→ ASSIGNMENT: Filter the entries for the word "typedef". Copy each line in which it occurs.

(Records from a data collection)
>>>>>

===== config.mk =====
export PLATFORM = sky130hd
export DESIGN_NAME = tga_rle_pixel_decoder
export DESIGN_NICKNAME = d
export VERILOG_FILES = /design/src/rtl/core/trle_pkg.sv /design/src/rtl/core/trle_decode.sv /design/src/rtl/core/trle_out_stage.sv /design/src/rtl/core/tga_rle_pixel_decoder.sv
export SDC_FILE = /design/constraint.sdc
export NUM_CORES = 1
export LEC_CHECK = 0
export ABC_AREA = 1
export BUFFER_PORTS_ARGS = -buffer_cell sky130_fd_sc_hd__buf_2
export CAP_MARGIN = 30
export CORE_AREA = 2 2 137 139
export DETAILED_ROUTE_END_ITERATION = 10
export DIE_AREA = 0 0 139 141
export PLACE_DENSITY = 0.77
export REMOVE_ABC_BUFFERS = 1
export SYNTH_ARGS = -nofsm -noshare
export SYNTH_HDL_FRONTEND = slang
export SYNTH_HIERARCHICAL = 1
export SYNTH_SLANG_ARGS = --single-unit

===== constraint.sdc =====
create_clock -name clk -period 11.7 [get_ports clk]
set_clock_uncertainty 0.15 [all_clocks]
set_input_delay 0 -clock clk [delete_from_list [all_inputs] [get_ports clk]]
set_output_delay 0 -clock clk [all_outputs]
set_load 0.05 [all_outputs]

===== src/rtl/core/trle_pkg.sv =====
// Shared types and constants for the run-length coded TGA pixel decoder.
// No dependencies; imported by every module under rtl/core.
package trle_pkg;

	localparam int unsigned CFG_IDX_W = 1;
	localparam int unsigned CFG_DATA_W = 32;

	// Register indexes of the configuration port
	typedef enum logic [CFG_IDX_W-1:0] {
		REG_BYTES_PER_PIXEL = 1'b0,
		REG_PIXEL_COUNT     = 1'b1
	} cfg_reg_t;

	localparam logic [2:0]  BPP_RESET         = 3'd3;
	localparam logic [2:0]  BPP_WIDE          = 3'd4;
	localparam logic [31:0] PIXEL_COUNT_RESET = 32'd1;

	typedef struct packed {
		logic [2:0]  bytes_per_pixel;
		logic [31:0] pixel_count;
	} cfg_t;

	typedef struct packed {
		logic [7:0] red;
		logic [7:0] green;
		logic [7:0] blue;
		logic [7:0] alpha;
		logic [7:0] repeat_res;
		logic       image_done;
		logic       run_clipped;
	} res_t;

endpackage
===== config.mk =====
export PLATFORM = sky130hd
export DESIGN_NAME = glos_shift_sub
export DESIGN_NICKNAME = d
export VERILOG_FILES = /design/src/design/glos_pkg.sv /design/src/design/glos_shift_sub.sv
export SDC_FILE = /design/constraint.sdc
export NUM_CORES = 1
export LEC_CHECK = 0
export BUFFER_PORTS_ARGS = -buffer_cell sky130_fd_sc_hd__buf_2
export CAP_MARGIN = 25
export CORE_UTILIZATION = 55
export CTS_CLUSTER_SIZE = 14
export DETAILED_ROUTE_END_ITERATION = 10
export PLACE_DENSITY = 0.8
export SKIP_LAST_GASP = 1
export SYNTH_ARGS = -nofsm -noshare
export SYNTH_HDL_FRONTEND = slang
export SYNTH_SLANG_ARGS = --single-unit

===== constraint.sdc =====
create_clock -name clk -period 5.33 [get_ports clk]
set_input_delay 1.066 -clock clk [delete_from_list [all_inputs] [get_ports clk]]
set_output_delay 1.066 -clock clk [all_outputs]
set_load 0.02 [all_outputs]

===== src/design/glos_pkg.sv =====
// shared types and constants for the grid line-of-sight checker
// no dependencies; imported by every module of the block
package glos_pkg;

  localparam int DEF_COORD_BITS     = 8;
  localparam int DEF_CLEARANCE_BITS = 8;
  localparam int DEF_FRAC_BITS      = 16;

  // fraction bits of the line length, fixed by the Q.8 length format
  localparam int LEN_FRAC = 8;

  localparam int CFG_IDX_W = 2;
  localparam int CFG_DATA_W = 9;
  localparam logic [CFG_IDX_W-1:0] REG_MIN_CLEARANCE = 2'd0;
  localparam logic [CFG_IDX_W-1:0] REG_GRID_WIDTH    = 2'd1;
  localparam logic [CFG_IDX_W-1:0] REG_GRID_HEIGHT   = 2'd2;

  localparam logic [8:0] GRID_DIM_RESET = 9'd256;

  localparam logic OP_LOAD  = 1'b0;
  localparam logic OP_QUERY = 1'b1;

  typedef enum logic [3:0] {
    S_IDLE,
    S_SQRT,
    S_SQRT_WAIT,
    S_DIVX,
    S_DIVX_WAIT,
    S_DIVY,
    S_DIVY_WAIT,
    S_WALK,
    S_CHECK,
    S_DONE
  } glos_state_t;

  typedef enum logic {
    MODE_DIV,
    MODE_SQRT
  } unit_mode_t;

  typedef struct packed {
    logic       go;
    unit_mode_t mode;
  } unit_ctl_t;

endpackage


===== src/design/glos_shift_sub.sv =====
// shared shift-subtract unit: restoring divide or bit-pair square root
// depends on glos_pkg; one result digit per cycle
module glos_shift_sub #(
  parameter int XW = 33,
  parameter int RW = 20,
  parameter int CNTW = 6
) (
  input  logic                 clk,
  input  logic                 rst,
  input  glos_pkg::unit_ctl_t  ctl,
  input  logic [XW-1:0]        operand,
  input  logic [RW-1:0]        divisor,
  input  logic [CNTW-1:0]      steps,
  output logic                 done,
  output logic [XW-1:0]        result
);
  import glos_pkg::*;

  logic            active;
  logic            sq_mode;
  logic [CNTW-1:0] cnt;
  logic [XW-1:0]   x;
  logic [XW-1:0]   q;
  logic [RW-1:0]   rem;
  logic [RW-1:0]   cand;
  logic [RW-1:0]   sub;
  logic            ge;

  always_comb begin
    if (sq_mode) begin
      cand = {rem[RW-3:0], x[XW-1:XW-2]};
      sub  = {q[RW-3:0], 2'b01};
    end else begin
      cand = {rem[RW-2:0], x[XW-1]};
      sub  = divisor;
    end
    ge = (cand >= sub);
  end

  always_ff @(posedge clk) begin
    if (rst) begin
      active <= 1'b0;
      done   <= 1'b0;
      cnt    <= '0;
    end else begin
      done <= 1'b0;
      if (ctl.go) begin
        active <= 1'b1;
        cnt    <= steps;
      end else if (active) begin
        cnt <= cnt - CNTW'(1);
        if (cnt == CNTW'(1)) begin
          active <= 1'b0;
          done   <= 1'b1;
        end
      end
    end
  end

  always_ff @(posedge clk) begin
    if (ctl.go) begin
      sq_mode <= (ctl.mode == MODE_SQRT);
      x       <= operand;
      q       <= '0;
      rem     <= '0;
    end else if (active) begin
      x   <= sq_mode ? (x << 2) : (x << 1);
      rem <= ge ? (cand - sub) : cand;
      q   <= {q[XW-2:0], ge};
    end
  end

  assign result = q;

endmodule


==> results of run 1 <==
[routing by layer]
| metal | routed length, um | share of wire, % | vias to the layer above |
|---|---|---|---|
| met3 | 625 | 5.3 | 17 |
| met2 | 5320 | 45 | 110 |
| met5 | 0 | 0 | - |
| met1 | 5690 | 48 | 2006 |
| met4 | 174 | 1.5 | 0 |
| li1 | - | - | 2188 |
[worst paths after layout]
check                             from                    to  slack, ns  cells after the start
setup reg to reg     sq_mode$_DFFE_PP_   rem[3]$_SDFFE_PP0P_       1.10                     11
hold reg to reg   rem[18]$_SDFFE_PP0P_  rem[18]$_SDFFE_PP0P_       0.51                      2
hold / removal    rem[18]$_SDFFE_PP0P_  rem[18]$_SDFFE_PP0P_       0.51                      2
setup / recovery     sq_mode$_DFFE_PP_   rem[3]$_SDFFE_PP0P_       1.10                     11
[synthesized netlist by cell type (all sizes together) (9+ instances only)]
master / n / area share, %
nor3: 9 / 0.83
xor2: 9 / 1.5
a21oi: 29 / 2.7
mux2i: 91 / 17
o21ai: 46 / 4.5
edfxtp: 34 / 19
nor2: 71 / 4.9
buf: 17 / 1.8
mux2: 19 / 3.9
ha: 22 / 5.1
clkbuf: 18 / 1.4
dfxtp: 60 / 22
nand2: 42 / 2.9
a211oi: 12 / 1.8
[registers in the layout, indices dropped and copies added (netlist names)]
signal / flops
done: 1
sq_mode: 1
x: 33
cnt: 6
result: 33
active: 1
rem: 19
[metrics by stage]
stage          instances  cell area [um^2]
3_5_place_dp         758              5980
6_report             775              6200
5_1_grt              775              6200
4_1_cts              774              6180
2_1_floorplan        560              5430
3_3_place_gp         757              5960
[cell type report]
cell class,instances,share of cell area [%]
multi-input cells,423,48.5
flip-flops and latches,94,35.8
repair buffers,105,9.40
well taps,129,2.60
clock buffers,9,2.00
clock inverters,7,1.23
inverters,8,0.484
[power by group through the flow]
stage	Clock, uW	Combinational, uW	Sequential [uW]
after floorplan	0	377	835
after global placement	0	462	846
after detailed placement	0	474	848
after CTS	488	476	832
after global routing	512	533	838
final	470	480	832
[kinds of logic (layout without fill, tap and decap cells)]
kind of cell	after synthesis	in the layout	share of synthesized area (%)
flops	94	94	40.9
xor+xnor	17	17	2.74
simple gates	155	155	12.8
fa+ha+maj	23	23	5.44
buf+inv	43	129	3.75
mux	110	110	20.7
compound gates	118	118	13.7
[worst min-delay path: cells and delay by family (launching register included)]
family          cells  cell delay (ns)
compound gates      2             0.12
flops               1             0.35
==> results.sh, run 1 <==
export IMPL_dp_slack_ns=1.13
export IMPL_multiInputGateArea_um2=3010
export IMPL_slew_violations=0
export IMPL_die_height_um=101
export IMPL_cts_tree="yes"
export IMPL_grt_max_degree=122
export IMPL_net_switching_power_uw=587
export IMPL_pwr_share_seq_pct=46.7
export IMPL_path_clk_slew_ns=0.10
export IMPL_crit_buf_inv=2
export IMPL_grt_util_all_layers_pct=23.9
export IMPL_slowest_delay_ns=0.82
export IMPL_dieArea_um2=10300
export IMPL_drt_iter0_drc=200
export IMPL_crit_family="compound AO/OA/AOI/OAI gates"
export IMPL_p_clk_share_pct=26.4
export IMPL_cts_setup_buffers=0
export IMPL_critPathLaunchType="register"
export IMPL_leakagePower_uw=0.00279
export IMPL_skew_ns=0.0140
export IMPL_netlist_cell_type_count=55
export IMPL_internal_power_uw=1200
export IMPL_critPathArrivalTime_ns=4.45
export IMPL_synthArstFlopShare_pct=0
export IMPL_via_per_inst=5.58
export IMPL_hold_violations=0
export IMPL_met1_usage_pct=31.9
export IMPL_max_clock_freq_mhz=236
export IMPL_cts_root_buf="clkbuf_8"
export IMPL_synth_area_um2=5430
export IMPL_top_usage_layer="met2"
export IMPL_critPathKind="reg2reg"
export IMPL_die_w_um=101
export IMPL_core_um2=9420
export IMPL_relSlewSlack_pct=46.4
export IMPL_grt_overflow=0
export IMPL_final_util_pct=65.9
export IMPL_total_power_uw=1780
export IMPL_gp_congestion=0.896
export IMPL_synthesis_nets=646
export IMPL_drtPass1Iterations=4
export IMPL_tightestPinTransition_ns=0.805
export IMPL_ys_flop_type="dfxtp_1"
export IMPL_cts_resized=0
export IMPL_syn_inst=560
export IMPL_whs_ns=0.506
export IMPL_post_route_period_util_pct=79.4
export IMPL_routed_via_count=4321
export IMPL_drive_gt1_share_pct=23.5
export IMPL_setup_viol=0
export IMPL_path_cells="buf_4, mux2_2, ha_1, a21oi_1, nor2_1, o31ai_2, a211oi_2, nor2_1, buf_4, mux2i_1, a211oi_1"
export IMPL_fillers=782
export IMPL_numPortBuffers=96
export IMPL_drc=0
export IMPL_status="finished, final reports clean"
export IMPL_fin_ws_ns=1.10
export IMPL_wirelength_mm=11.8
export IMPL_slowest_stage="edfxtp_1"
export IMPL_switching_share_pct=32.9
export IMPL_clock_path_buffers=2
export IMPL_ir_worst_vdd_mv=0.140
export IMPL_cts_hold_fix_buffers=0
export IMPL_regArea_um2=2220
export IMPL_io_pins=97
export IMPL_critical_path_max_fanout=17
export IMPL_avgSynthCellArea_um2=9.70
export IMPL_min_period_ns=4.23
export IMPL_share_comb_of_total_power_pct=26.9
export IMPL_grtUsageMet2_pct=39.5
export IMPL_dpl_hpwl_mm=8.57
export IMPL_worst_setup_path_end_kind="register"
export IMPL_ys_warn_count=0
export IMPL_avgRoutedWirePerCell_um=15.2
export IMPL_mostFrequentLayoutCell="buf_2"
export IMPL_cts_buffers_inserted=9
export IMPL_clkSinkCount=94
export IMPL_hold_path_class="reg2reg"
export IMPL_ys_ff_latch=94
export IMPL_ant_nets=0
export IMPL_row_count=35
export IMPL_diodes=0
export IMPL_grt_pass1_vias=4201
export IMPL_grt_pass1_wl_mm=19.4
export IMPL_required_ns=5.55
export IMPL_area_delta_synth_final_pct=14.2
export IMPL_max_cap_viol_count=0
export IMPL_layout_nets=727
export IMPL_antenna_found_initial=0
export IMPL_rsz0062_at_grt="false"
export IMPL_power_density_nw_per_um2=287
export IMPL_clkLatencyLatePin_ns=0.37
export IMPL_synth_edff_count=34
export IMPL_h_tree_depth=3
export IMPL_seq_area_frac_synth_pct=40.9
export IMPL_fin_tns_setup_ns=0
export IMPL_use_met3_pct=3.93
export IMPL_start_util_pct=57.7
export IMPL_mostFrequentLayoutCells="95 x buf_2, 91 x mux2i_1, 71 x nor2_1"
Note: power is estimated with default switching activity, not from simulation.
**config.mk**
```make
export PLATFORM = sky130hd
export DESIGN_NAME = fpa_pre
export DESIGN_NICKNAME = d
export VERILOG_FILES = /design/src/rtl/core/fpa_pkg.sv /design/src/rtl/core/fpa_pre.sv
export SDC_FILE = /design/constraint.sdc
export NUM_CORES = 2
export LEC_CHECK = 0
export BUFFER_PORTS_ARGS = -buffer_cell sky130_fd_sc_hd__buf_2
export CORE_MARGIN = 1
export CORE_UTILIZATION = 45
export DETAILED_ROUTE_END_ITERATION = 12
export SYNTH_ARGS = -nofsm -noshare
export SYNTH_HDL_FRONTEND = slang
export SYNTH_SLANG_ARGS = --single-unit
```
**constraint.sdc**
```tcl
create_clock -name i_clk -period 15.8 [get_ports i_clk]
set_input_delay 3.16 -clock i_clk [delete_from_list [all_inputs] [get_ports i_clk]]
set_output_delay 3.16 -clock i_clk [all_outputs]
set_load 0.1 [all_outputs]
```
## config.mk

```make
export PLATFORM = sky130hd
export DESIGN_NAME = fpa_div_stage
export DESIGN_NICKNAME = d
export VERILOG_FILES = /design/src/rtl/core/fpa_pkg.sv /design/src/rtl/core/fpa_div_stage.sv
export SDC_FILE = /design/constraint.sdc
export NUM_CORES = 1
export LEC_CHECK = 0
export BUFFER_PORTS_ARGS = -buffer_cell sky130_fd_sc_hd__buf_2
export CAP_MARGIN = 20
export CORE_ASPECT_RATIO = 1.2
export CORE_MARGIN = 8
export CORE_UTILIZATION = 48
export CTS_CLUSTER_DIAMETER = 80
export DETAILED_ROUTE_END_ITERATION = 10
export PLACE_DENSITY = 0.9
export SYNTH_ARGS = -nofsm -noshare
export SYNTH_HDL_FRONTEND = slang
export SYNTH_SLANG_ARGS = --single-unit
```

## constraint.sdc

```tcl
create_clock -name i_clk -period 5.27 [get_ports i_clk]
set_input_delay 0.7905 -clock i_clk [delete_from_list [all_inputs] [get_ports i_clk]]
set_output_delay 0.7905 -clock i_clk [all_outputs]
set_load 0.01 [all_outputs]
```

## src/rtl/core/fpa_pkg.sv

```systemverilog
// Shared types and constants for the fixed-point ALU.
// No dependencies.
package fpa_pkg;

    localparam int DATA_W       = 32;
    localparam int MODE_W       = 4;
    localparam int FRAC_BITS_DF = 8;

    typedef enum logic [MODE_W-1:0] {
        MODE_ADD = 4'd0,
        MODE_SUB = 4'd1,
        MODE_MUL = 4'd2,
        MODE_DIV = 4'd3,
        MODE_GT  = 4'd4,
        MODE_LT  = 4'd5,
        MODE_LE  = 4'd6,
        MODE_GE  = 4'd7,
        MODE_EQ  = 4'd8,
        MODE_NE  = 4'd9,
        MODE_INC = 4'd10,
        MODE_DEC = 4'd11,
        MODE_MIN = 4'd12,
        MODE_MAX = 4'd13
    } t_mode;

    // Per-beat control and the non-divide result, carried down the pipe.
    typedef struct packed {
        logic              valid;
        logic              is_div;
        logic              is_mul;
        logic              dz;
        logic              neg;
        logic              cmp;
        logic [DATA_W-1:0] val;
    } t_side;

endpackage

```

## src/rtl/core/fpa_div_stage.sv

```systemverilog
// One restoring-division step (one quotient bit) with its pipeline register.
// Depends on fpa_pkg.
module fpa_div_stage #(
    parameter int FRAC_BITS = fpa_pkg::FRAC_BITS_DF
) (
    input  logic                                 i_clk,
    input  logic                                 i_rst_n,
    input  logic                                 i_en,
    input  fpa_pkg::t_side                       i_side,
    input  logic [fpa_pkg::DATA_W-1:0]           i_rem,
    input  logic [fpa_pkg::DATA_W+FRAC_BITS-1:0] i_nq,
    input  logic [fpa_pkg::DATA_W-1:0]           i_d,
    output fpa_pkg::t_side                       o_side,
    output logic [fpa_pkg::DATA_W-1:0]           o_rem,
    output logic [fpa_pkg::DATA_W+FRAC_BITS-1:0] o_nq,
    output logic [fpa_pkg::DATA_W-1:0]           o_d
);
    import fpa_pkg::*;

    localparam int NW = DATA_W + FRAC_BITS;

    t_side             r_side;
    logic [DATA_W-1:0] r_rem, r_d, n_rem;
    logic [NW-1:0]     r_nq, n_nq;
    logic [DATA_W:0]   trial, diff;
    logic              ge;

    always_comb begin
        trial = {i_rem, i_nq[NW-1]};
        diff  = trial - {1'b0, i_d};
        ge    = trial >= {1'b0, i_d};
        n_rem = ge ? diff[DATA_W-1:0] : trial[DATA_W-1:0];
        n_nq  = {i_nq[NW-2:0], ge};
    end

    always_ff @(posedge i_clk) begin
        if (!i_rst_n) begin
            r_side.valid <= 1'b0;
        end else if (i_en) begin
            r_side <= i_side;
            r_rem  <= n_rem;
            r_nq   <= n_nq;
            r_d    <= i_d;
        end
    end

    assign o_side = r_side;
    assign o_rem  = r_rem;
    assign o_nq   = r_nq;
    assign o_d    = r_d;
endmodule

```

* Word-level counts from Yosys, hierarchy flattened
Index checks and enable logic that the tools add are counted.
** Operators by class
- $lt $le $gt $ge :: 1
- $add $sub $neg :: 1
- Reduce and logical (&&, ||, !) cells :: 1
- Multiplexer cells :: 1
** Operators by type and width (count)
- $ge 33x32->1 :: 1
- $mux 32 :: 1
- $sub 32x32->32 :: 1
- $reduce_and 2->1 :: 1
** Storage, ports and cells
- Logic and storage cells :: 14
- Output and inout bits :: 142
- Register bits after elaboration :: 142

* Longest topological paths before layout
Gate-level depths: netlist (run 1).
- Depth in word-level cells :: 2
- Depth in mapped cells :: 13
- Gate-level depth less buffers :: 12

* Least setup slack after synthesis (run 1)
No wires, ideal clock.
- Path type :: input to register
- Start :: in i_en
- End :: reg r_d[0], in the netlist o_d[0], enable pin
- Arrival :: 4.013 ns
- Slack :: 0.740 ns
- Required time :: 4.753 ns
- Library setup time :: 0.517 ns
- Stages on the path :: 1
- Cells stage by stage :: and2_1
** On the way
- Cells in the longest elaborated chain, start to end :: 1
** Ends and longest elaborated chain
- start, declared :: RTL line fpa_div_stage.sv:8 : input logic i_en,
- $reduce_and 2->1 (no source line)
- end signal, assigned :: RTL line fpa_div_stage.sv:43 : r_d <= i_d;
- end, declared :: RTL line fpa_div_stage.sv:23 : logic [DATA_W-1:0] r_rem, r_d, n_rem;
No other way between the ends.
A chain may end at the register's enable or synchronous reset.

* Final worst setup path (run 1)
- Start :: in i_nq[39] (netlist name)
- End :: reg r_rem[30], in the netlist o_rem[30] (data pin)
** On the way
- Cells in the longest elaborated chain, start to end :: 2
- Elaborated cells on any way between the ends :: 3
- Classes of those cells :: add/sub: 1; order compare: 1; mux: 1
** Ends and longest elaborated chain
- start, declared :: RTL line fpa_div_stage.sv:11 : input logic [fpa_pkg::DATA_W+FRAC_BITS-1:0] i_nq,
- $sub 32x32->32 / $ge 33x32->1 (equally long branches) :: RTL line fpa_div_stage.sv:30, fpa_div_stage.sv:31
- $mux 32 (*) :: RTL line fpa_div_stage.sv:32 : n_rem = ge ? diff[DATA_W-1:0] : trial[DATA_W-1:0];
- named net n_rem[30] :: RTL line fpa_div_stage.sv:23
- end signal, assigned :: RTL line fpa_div_stage.sv:41 : r_rem <= n_rem;
- end, declared :: RTL line fpa_div_stage.sv:23
Mark *: on every way through the listed nets, which the timed path passes. The rest lies on a longest branch.

==> results of run 1 <==
[routing by layer]
metal / share of wire [%] / up-vias / GRT usage, %
met5: 0.047 / - / 0
met4: 3.0 / 2 / 9.83
met3: 10 / 43 / 8.01
met2: 52 / 236 / 37.9
met1: 35 / 2367 / 21.9
li1: - / 2404 / -
[worst max-delay path, cell delays in order]
cell and delay (ns):
buf_2 0.09, inv_1 0.04, ha_1 0.22, fa_1 0.40, nand2b_1 0.18, a21oi_1 0.19, o21ai_0 0.22, o311a_1 0.39
a31oi_1 0.27, a21oi_1 0.18, o41ai_1 0.34, xor2_1 0.11, mux2_1 0.31
[cell usage after synthesis, drive strengths merged, types with 2 or more instances]
cell	number	area share, %
nor2	36	2.1
o22ai	2	0.19
nor4	4	0.39
a31oi	5	0.48
clkbuf	6	0.37
nor2b	3	0.29
xnor2	16	2.2
a211o	2	0.27
o21ai	17	1.4
edfxtp	141	65
nand2b	4	0.39
nand4	7	0.68
nand2	27	1.6
a211oi	4	0.54
ha	32	6.2
and4	2	0.27
o211ai	4	0.46
nor3	2	0.15
a21oi	54	4.2
o21bai	3	0.35
a21o	12	1.4
buf	11	0.96
o21a	6	0.69
o31ai	2	0.44
mux2	10	1.7
inv	38	2.2
and2	2	0.19
o41ai	2	0.27
a2bb2oi	2	0.27
mux2i	3	0.46
nand3	8	0.62
xor2	11	1.5
[flip-flops by register name, indices dropped and copies added, names as in the netlist]
signal / count
o_d: 32
o_nq: 40
o_rem: 32
o_side: 38
[power by group through the flow]
stage / registers (mW) / clock network, mW / logic (mW)
after floorplan: 1.45 / 0 / 0.253
after global placement: 1.39 / 0 / 0.502
after detailed placement: 1.39 / 0 / 0.511
after CTS: 1.37 / 1.23 / 0.519
after global routing: 1.38 / 1.26 / 0.567
final: 1.37 / 1.21 / 0.518
[cell type report]
cell class	count	area [um2]	share of cell area [%]
flip-flops and latches	142	4250	49.0
repair buffers	290	1460	16.8
clock buffers	17	425	4.90
inverters	38	143	1.64
well taps	168	210	2.42
diodes	1	2.50	0.0288
multi-input cells	291	2000	23.1
clock inverters	15	175	2.02
[logic make-up (layout without fill, tap and decap cells)]
kind of cell    count (synthesis)  after routing
compound gates                118            118
xor+xnor                       27             27
fa+ha+maj                      33             33
buf+inv                        55            360
flops                         142            142
mux                            13             13
other cells                     0              1
simple gates                  100            100
[path summary, 6_finish.rpt]
kind,to,slack (ns),cells past startpoint
hold / removal,o_side[37],0.52,2
hold reg to reg,o_side[37],0.52,2
setup reg to reg,o_side[37],4.69,2
setup / recovery,o_rem[30],1.71,13
[metrics by stage]
stage	power [mW]	std cells
2_1_floorplan	1.70	488
3_3_place_gp	1.89	929
3_5_place_dp	1.91	929
4_1_cts	3.12	961
5_1_grt	3.21	962
6_report	3.10	962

<<<<<

→ EXPECTED ANSWER:
	typedef enum logic [CFG_IDX_W-1:0] {
	typedef struct packed {
	typedef struct packed {
  typedef enum logic [3:0] {
  typedef enum logic {
  typedef struct packed {
    typedef enum logic [MODE_W-1:0] {
    typedef struct packed {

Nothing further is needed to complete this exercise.